In the late 1970s, Montgomery became a member of Pax Christi, a national Catholic peace movement. Throughout the 90s, she traveled with Community Peacemaker Teams (CPT, then known as Christian Peacemaker Teams) to places of conflict in Iraq, West Bank, Hebron, and the Balkans. In January 1991, she protested against the US bombing Iraq. She supported the Gulf Peace Team Camp on the Iraq-Saudi border which was there to provide a nonviolent presence before and during the initial stages of the war, and in 2000 she fasted for a month to show her disapproval of US support for the UN sanctions against Iraq. In 2005, she participated in a 70-mile walk and a four-day fast and vigil with the organization witness against torture, which worked toward the closing of the Guantanamo Naval Base.

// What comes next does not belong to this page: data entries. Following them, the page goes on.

<file path="src/shrc_pkg.sv">
// shared types and constants of the sampled hash repeat counter
`timescale 1ns / 1ps
`default_nettype none

package shrc_pkg;

  // fixed field widths
  localparam int WordW   = 64;
  localparam int TimeW   = 32;
  localparam int ExpW    = 33;
  localparam int HashW   = 16;
  localparam int BucketW = 13;
  localparam int HitsW   = 8;
  localparam int HoldW   = 16;
  localparam int LimitW  = 8;
  localparam int RegIdxW = 8;

  // configuration register indexes
  localparam logic [RegIdxW-1:0] RegHold      = 8'd0;
  localparam logic [RegIdxW-1:0] RegMailLimit = 8'd1;
  localparam logic [RegIdxW-1:0] RegPostLimit = 8'd2;

  // reset values of the configuration registers
  localparam logic [HoldW-1:0]  HoldReset      = 16'd1800;
  localparam logic [LimitW-1:0] MailLimitReset = 8'd3;
  localparam logic [LimitW-1:0] PostLimitReset = 8'd1;

  // table lookup request from the hashing front to the table back end
  typedef struct packed {
    logic             pool;
    logic [HashW-1:0] hash;
    logic [TimeW-1:0] now;
  } req_t;

  // live configuration as seen by the back end
  typedef struct packed {
    logic [HoldW-1:0]  hold;
    logic [LimitW-1:0] mail_limit;
    logic [LimitW-1:0] post_limit;
  } cfg_t;

  // back end status toward the top level
  typedef struct packed {
    logic clearing;
  } back_status_t;

endpackage

`default_nettype wire

</file>
<file path="src/shrc_queue.sv">
// two-entry request queue between front and back
`timescale 1ns / 1ps
`default_nettype none

module shrc_queue import shrc_pkg::*; (
  input  wire logic clk_i,
  input  wire logic rst_ni,
  input  wire logic push_i,
  input  wire req_t req_i,
  output logic      full_o,
  input  wire logic pop_i,
  output logic      valid_o,
  output req_t      req_o
);

  req_t       slot_q [2];
  logic       wr_q, rd_q;
  logic [1:0] cnt_q;

  assign full_o  = (cnt_q == 2'd2);
  assign valid_o = (cnt_q != 2'd0);
  assign req_o   = slot_q[rd_q];

  always_ff @(posedge clk_i) begin
    if (push_i) begin
      slot_q[wr_q] <= req_i;
    end
  end

  always_ff @(posedge clk_i or negedge rst_ni) begin
    if (!rst_ni) begin
      wr_q  <= 1'b0;
      rd_q  <= 1'b0;
      cnt_q <= 2'd0;
    end else begin
      if (push_i) begin
        wr_q <= !wr_q;
      end
      if (pop_i) begin
        rd_q <= !rd_q;
      end
      case ({push_i, pop_i})
        2'b10:   cnt_q <= cnt_q + 2'd1;
        2'b01:   cnt_q <= cnt_q - 2'd1;
        default: cnt_q <= cnt_q;
      endcase
    end
  end

endmodule

`default_nettype wire

</file>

== Later life and death ==
In 2012 Montgomery won the Courage of Conscience Award from the Peace Abbey in Sherborn, Massachusetts one week before her death. She died on August 27, 2012, at the age of 85 at Oakwood in Sacred Heart, Atherton, California.

== Poetry ==
A book of her poetry, ARISE AND WITNESS: Poems by Anne Montgomery, RSCJ, About Faith, Prison, War Zones and Nonviolent Resistance was published in September 2024 by her former co-editor, Arthur Laffin, with Carole Sargent. It won second place for poetry in the Catholic Media Awards for 2025. Martin Sheen featured it twice on his podcast. The editor of the poetry series at Scarith Press is Grace Cavalieri, poet laureate emerita of Maryland, and host of the Library of Congress series "The Poet and the Poem". Cavalieri writes that "This posthumous collection of poems by activist Anne Montgomery illuminates the heart of a woman who gave her every moment in service to impede ugliness, and to do God's work." Every living member of the original Plowshares 8 and some members of the Kings Bay Plowshares 7 contributed to it, including (alphabetically) Jackie Allen-Douçot, Frida Berrigan, Jim Douglass and Shelley Douglass, Clare Grady, Dean Hammer, Kathy Kelly, and Steve Kelly SJ.